That certainly wouldn't follow from the use of the keyword limited. If you
say limited, you should get a limited view. If you want to talk about
partial views, you need to use a keyword that reflects that (such as
"private" or "partial"). "private" seemed too confusing, since it can also
be used in front of "package" to mean something different (for compilation
units).

****************************************************************

From: Pascal Leroy
Sent: Friday, September 24, 2004  7:51 AM

It seems to me that if we believe that this problem is worth solving, we
should also allow abstract instantiations of generic subprograms.
That's because the resulting (nongeneric) subprogram may be used as an
actual parameter to an abstract package instantiation.

****************************************************************

From: Tucker Taft
Sent: Friday, September 24, 2004  8:23 AM

This hardly seems worth it, given the ability to declare
a subprogram and then define it via a renaming-as-body of
a generic instantiation.  We don't have formal subprogram
instantiations in generics, perhaps for the same reason.
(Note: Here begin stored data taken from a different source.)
===== src/rtl/sch_pkg.sv =====
// Shared types, command codes and constants for the signed coefficient histogram.
`timescale 1ns / 1ps

package sch_pkg;

  // Default sizing of the count table
  localparam int POSITIONS_DEF = 64;
  localparam int BINS_DEF      = 2048;

  // Depth of the queue between front and back (power of two)
  localparam int Q_DEPTH = 4;

  // Command codes on the cmd port
  localparam logic [1:0] CMD_INC  = 2'd0;
  localparam logic [1:0] CMD_SET  = 2'd1;
  localparam logic [1:0] CMD_READ = 2'd2;

  // Position whose bins feed the running total
  localparam logic [5:0] TOTAL_POS = 6'd63;

  localparam logic [31:0] COUNT_MAX = 32'hFFFF_FFFF;
  localparam logic [47:0] TOTAL_MAX = 48'hFFFF_FFFF_FFFF;

  // Classified operation
  typedef enum logic [1:0] {
    OP_INC,
    OP_SET,
    OP_READ
  } op_t;

  // One classified beat travelling from front to back
  typedef struct packed {
    op_t         op;
    logic        in_range;
    logic        is_total;
    logic [31:0] new_count;
  } item_t;

endpackage


===== src/rtl/sch_queue.sv =====
// Short FIFO that decouples the front end from the read-modify-write back end.
`timescale 1ns / 1ps

module sch_queue #(
  parameter int AW = 18
) (
  input  logic                                  clk,
  input  logic                                  rst,
  input  logic                                  push,
  input  sch_pkg::item_t                        push_item,
  input  logic [AW-1:0]                         push_addr,
  input  logic                                  pop,
  output logic                                  q_valid,
  output sch_pkg::item_t                        q_item,
  output logic [AW-1:0]                         q_addr,
  output logic [$clog2(sch_pkg::Q_DEPTH+1)-1:0] count
);

  localparam int PW = $clog2(sch_pkg::Q_DEPTH);
  localparam int CW = $clog2(sch_pkg::Q_DEPTH + 1);

  sch_pkg::item_t items [sch_pkg::Q_DEPTH];
  logic [AW-1:0]  addrs [sch_pkg::Q_DEPTH];
  logic [PW-1:0]  wr_ptr;
  logic [PW-1:0]  rd_ptr;

  assign q_valid = (count != '0);
  assign q_item  = items[rd_ptr];
  assign q_addr  = addrs[rd_ptr];

  // Pointers and fill level
  always_ff @(posedge clk) begin
    if (rst) begin
      wr_ptr <= '0;
      rd_ptr <= '0;
      count  <= '0;
    end else begin
      if (push) wr_ptr <= wr_ptr + PW'(1);
      if (pop)  rd_ptr <= rd_ptr + PW'(1);
      count <= count + CW'(push) - CW'(pop);
    end
  end

  always_ff @(posedge clk) begin
    if (push) begin
      items[wr_ptr] <= push_item;
      addrs[wr_ptr] <= push_addr;
    end
  end

  // No push into a full queue unless a beat leaves in the same cycle
  a_no_overflow: assert property (@(posedge clk) disable iff (rst)
    (push && (count == CW'(sch_pkg::Q_DEPTH))) |-> pop)
    else $error("queue overflow");

  // No pop from an empty queue
  a_no_underflow: assert property (@(posedge clk) disable iff (rst)
    pop |-> (count != '0))
    else $error("queue underflow");

  // Fill level goes up by one on a push without a pop
  a_count_track: assert property (@(posedge clk) disable iff (rst)
    (push && !pop) |=> (count == $past(count) + CW'(1)))
    else $error("queue count mismatch");

endmodule


===== config.mk =====
export PLATFORM = sky130hd
export DESIGN_NAME = sch_queue
export DESIGN_NICKNAME = d
export VERILOG_FILES = /design/src/rtl/sch_pkg.sv /design/src/rtl/sch_queue.sv
export SDC_FILE = /design/constraint.sdc
export NUM_CORES = 1
export LEC_CHECK = 0
export BUFFER_PORTS_ARGS = -buffer_cell sky130_fd_sc_hd__buf_2
export CAP_MARGIN = 10
export CORE_ASPECT_RATIO = 1.5
export CORE_MARGIN = 2
export CORE_UTILIZATION = 51
export DETAILED_ROUTE_END_ITERATION = 8
export HOLD_SLACK_MARGIN = 0.15
export PLACE_DENSITY = 0.71
export RECOVER_POWER = 100
export SYNTH_ARGS = -nofsm -noshare
export SYNTH_HDL_FRONTEND = slang
export SYNTH_SLANG_ARGS = --single-unit
export TNS_END_PERCENT = 100

===== constraint.sdc =====
create_clock -name clk -period 2.3 [get_ports clk]
set_input_delay 0.345 -clock clk [delete_from_list [all_inputs] [get_ports clk]]
set_output_delay 0.345 -clock clk [all_outputs]
set_load 0.1 [all_outputs]

==> results.sh, run 1 <==
export IMPL_power_switching_mw=3.077
export IMPL_pin_count_of_the_biggest_net_entering_global_routing=37
export IMPL_ys_async_sr_fraction=0
export IMPL_timing_worst_setup_path_type="register to primary output"
export IMPL_synth_cell_types=21
export IMPL_die_area_sq_mm=0.01732
export IMPL_critPathRequiredTime_ps=1960
export IMPL_finalMaxSlewViolations=0
export IMPL_place_detailed_hpwl_um=8816
export IMPL_critical_path_max_stage_delay_ps=540
export IMPL_gpl_final_weighted_congestion=0.6986
export IMPL_synth_seq_cells=225
export IMPL_cap_viol_max_count=0
export IMPL_critPathCaptureType="primary output"
export IMPL_finalCriticalPeriod_ps=2269
export IMPL_final_setup_tns_ps=0
export IMPL_total_leakage_power_nw=3.629
export IMPL_seq_total_area_yosys=0.8039
export IMPL_clock_fmax_mhz=440.8
export IMPL_gr_max_usage_layer="met2"
export IMPL_post_synth_xor_area_fraction=0.004979
export IMPL_initial_core_util=0.5168
export IMPL_setup_repair_after_global_routing_missed_its_margin="true"
export IMPL_run_status="complete, no violations"
export IMPL_post_dp_cell_area_sq_mm=0.009223
export IMPL_clk_transition_reported_paths_ps=60
export IMPL_die_width_um=108.1
export IMPL_synthesis_area_per_instance_sq_um=25.67
export IMPL_cts_buffers=20
export IMPL_synthToLayoutAreaGrowth_pct=30.37
export IMPL_min_from="pop"
export IMPL_netSwitchingFraction=0.2897
export IMPL_cellPowerDensity_mw_per_mm2=982.6
export IMPL_path_max_fanout=12
export IMPL_std_cell_rows=57
export IMPL_cell_type_with_the_largest_total_area_after_synthesis="edfxtp_1"
export IMPL_adder_and_majority_gate_portion_of_the_synthesized_area=0.01147
export IMPL_largest_family_of_logic_cells_by_synthesized_area="multiplexers"
export IMPL_vias_per_cell=5.341
export IMPL_detail_route_drc_violations=0
export IMPL_cts_root_to_sink_buffers=3
export IMPL_finalSetupViolations=0
export IMPL_drt_initial_drc_count=188
export IMPL_route_vias_total=3974
export IMPL_routed_wirelength_um=15490
export IMPL_grt_met1_usage=0.2204
export IMPL_timing_critical_path_cells="bufbuf_16 > mux4_2 > buf_6"
export IMPL_final_area_sq_mm=0.01081
export IMPL_ys_warnings_count=0
export IMPL_path_delay_family="multiplexers"
export IMPL_crit_path_top_delay_cell="mux4_2"
export IMPL_globalRoute_totalOverflow=0
export IMPL_synth_net_count=388
export IMPL_clk_insertion_delay_late_ps=490
export IMPL_ant_nets=0
export IMPL_core_area_sq_mm=0.01605
export IMPL_wire_length_of_the_first_global_routing_pass_um=23520
export IMPL_least_margin_pin_slew_ps=1237
export IMPL_ys_top_cells_by_count="edfxtp_1 (216), mux4_2 (50), dfxtp_1 (9)"
export IMPL_synth_flop_cell="edfxtp_1"
export IMPL_worst_setup_path_start_kind="register"
export IMPL_class_of_the_worst_hold_path="input pin to register"
export IMPL_timing_critical_path_buf_inv=2
export IMPL_antenna_found_initial=1
export IMPL_final_layout_size_suffix_gt1_frac=0.3054
export IMPL_layout_nets=589
export IMPL_period_share=0.9864
export IMPL_post_synth_mux_area_share=0.1497
export IMPL_p_int_mw=7.547
export IMPL_power_frac_clock=0.327
export IMPL_clock_sinks=225
export IMPL_synth_top_area_share=0.7821
export IMPL_cts_tree="done"
export IMPL_worst_r2r_startpoint="wr_ptr[0]$_SDFFE_PP0P_"
export IMPL_ctsRootBufferMaster="clkbuf_16"
export IMPL_clock_skew_final_ps=9.141
export IMPL_slew_limit_headroom=0.1755
export IMPL_whs_ps=220.8
export IMPL_yosys_area_share_simple=0.008449
export IMPL_power_sequential_fraction=0.449
export IMPL_avgRoutedWirePerCell_um=20.82
export IMPL_synth_edf_count=216
export IMPL_die_h_um=160.2
export IMPL_synth_cell_area_sq_mm=0.008293
export IMPL_synth_compound_gate_area_share=0.001811
export IMPL_globalRouteMet3Util=0.02816
export IMPL_cp_data_arrival_time_ps=1920
export IMPL_number_of_levels_in_the_clock_h_tree=1
export IMPL_final_hold_viol_count=0
export IMPL_syn_instance_count=323
export IMPL_drtPass1Iterations=4
export IMPL_ir_worst_vdd_mv=0.7312
export IMPL_gr_usage_met2=0.3299
export IMPL_grt_pass1_vias=4363
export IMPL_io_pins=116
export IMPL_gr_usage_all_layers=0.1819
export IMPL_synth_top_cells_by_area="edfxtp_1 (78%), mux4_2 (14%), dfxtp_1 (2.2%), mux4_1 (1.3%), buf_12 (1.2%)"
export IMPL_placement_io_buffers=115
export IMPL_comb_power_share=0.224
export IMPL_synthMostInstantiatedCell="edfxtp_1"
-- path summary, 6_finish.rpt --
kind / to / slack (ps) / cells past startpoint
setup / recovery: q_item[9] / 30 / 3
hold / removal: register / 220 / 3
setup reg to reg: items[1][17]$_DFFE_PP_ / 140 / 3
hold reg to reg: register / 560 / 2
-- layout by cell type, fill, tap and decap left out, types with 3 or more instances in the layout --
cell / count
dfxtp_1: 7
clkbuf_1: 61
clkbuf_16: 23
clkbuf_2: 8
inv_1: 6
buf_2: 3
buf_12: 8
buf_4: 8
nor2_1: 5
bufinv_16: 4
edfxtp_1: 216
buf_6: 45
clkinv_1: 3
and2_0: 3
mux4_2: 53
dlygate4sd3_1: 55
ha_1: 6
-- metrics by stage --
stage | worst slack (ps) | util | total power [mW] | cells
4_1_cts | -48.48 | 0.6734 | 10.66 | 741
5_1_grt | -30.32 | 0.6738 | 10.95 | 744
2_1_floorplan | 58.82 | - | 6.551 | 323
3_5_place_dp | 360.3 | 0.5747 | 6.931 | 645
6_report | 31.20 | 0.6738 | 10.62 | 744
3_3_place_gp | 377.1 | 0.5747 | 6.891 | 645
-- power groups by stage --
stage | sequential, mW | clock (mW) | combinational (mW)
CTS | 4.77 | 3.54 | 2.35
global route | 4.78 | 3.70 | 2.47
detailed placement | 4.86 | 0 | 2.07
floorplan | 4.95 | 0 | 1.60
finish | 4.77 | 3.47 | 2.38
global placement | 4.84 | 0 | 2.05
-- state kept, by name, summed over array words and instances, names as in the netlist, named ones only --
register  flops
addrs        72
count         3
items       144
rd_ptr        2
wr_ptr        2
-- routing by layer --
layer / vias up / share of wire
li1: 1772 / -
met1: 2068 / 0.39
met4: 0 / 0.023
met5: - / 0
met2: 108 / 0.55
met3: 26 / 0.042
-- cell type report --
| cell class | count | area (sq um) |
|---|---|---|
| Clock inverter | 10 | 150.1 |
| Inverter | 6 | 22.52 |
| Timing Repair Buffer | 191 | 1714 |
| Tap cell | 206 | 257.7 |
| Sequential cell | 225 | 6671 |
| Antenna cell | 1 | 2.502 |
| Clock buffer | 25 | 540.5 |
| Fill cell | 1064 | 5235 |
| Multi-Input combinational cell | 80 | 1453 |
****************************************************************

From: Tucker Taft
Sent: Friday, September 24, 2004  8:35 AM

Oops, I mistyped my own syntax in the example...

> ...
> !example
>
>     package P is
>
>         type A is private;
>
>         package Inst is new abstract G(A, others => <>); -- abstract instantiation

Should be: package Inst is abstract new G(A, others => <>);

This order is consistent with type extension syntax,
which seems a good thing.

****************************************************************

From: Robert A. Duff
Sent: Friday, September 24, 2004  2:46 PM

Tuck said:

> Here is round 4 on AI 359.  It is what we discussed
> in Madison.  I have provided the wording.
> Comments welcome.

I like it.

Dan said:

> I am uncomfortable with this proposed new overloading of "abstract",

I found it a bit odd at first, too, but if you think of it as similar
to the "abstract" that comes at the start of academic papers, I think it
makes sense.  Anyway, I *really* don't want an argument over the syntax
to derail the proposal.  I'll write "limited" or "abstract" or anything
else you want -- so long as I get to pass private types to generics.
I wouldn't mind "is private new" either -- but I'm happy to go along
with what the meeting decided.

Pascal said:

> It seems to me that if we believe that this problem is worth solving,

I certainly think so!

>...we
> should also allow abstract instantiations of generic subprograms.
> That's because the resulting (nongeneric) subprogram may be used as an
> actual parameter to an abstract package instantiation.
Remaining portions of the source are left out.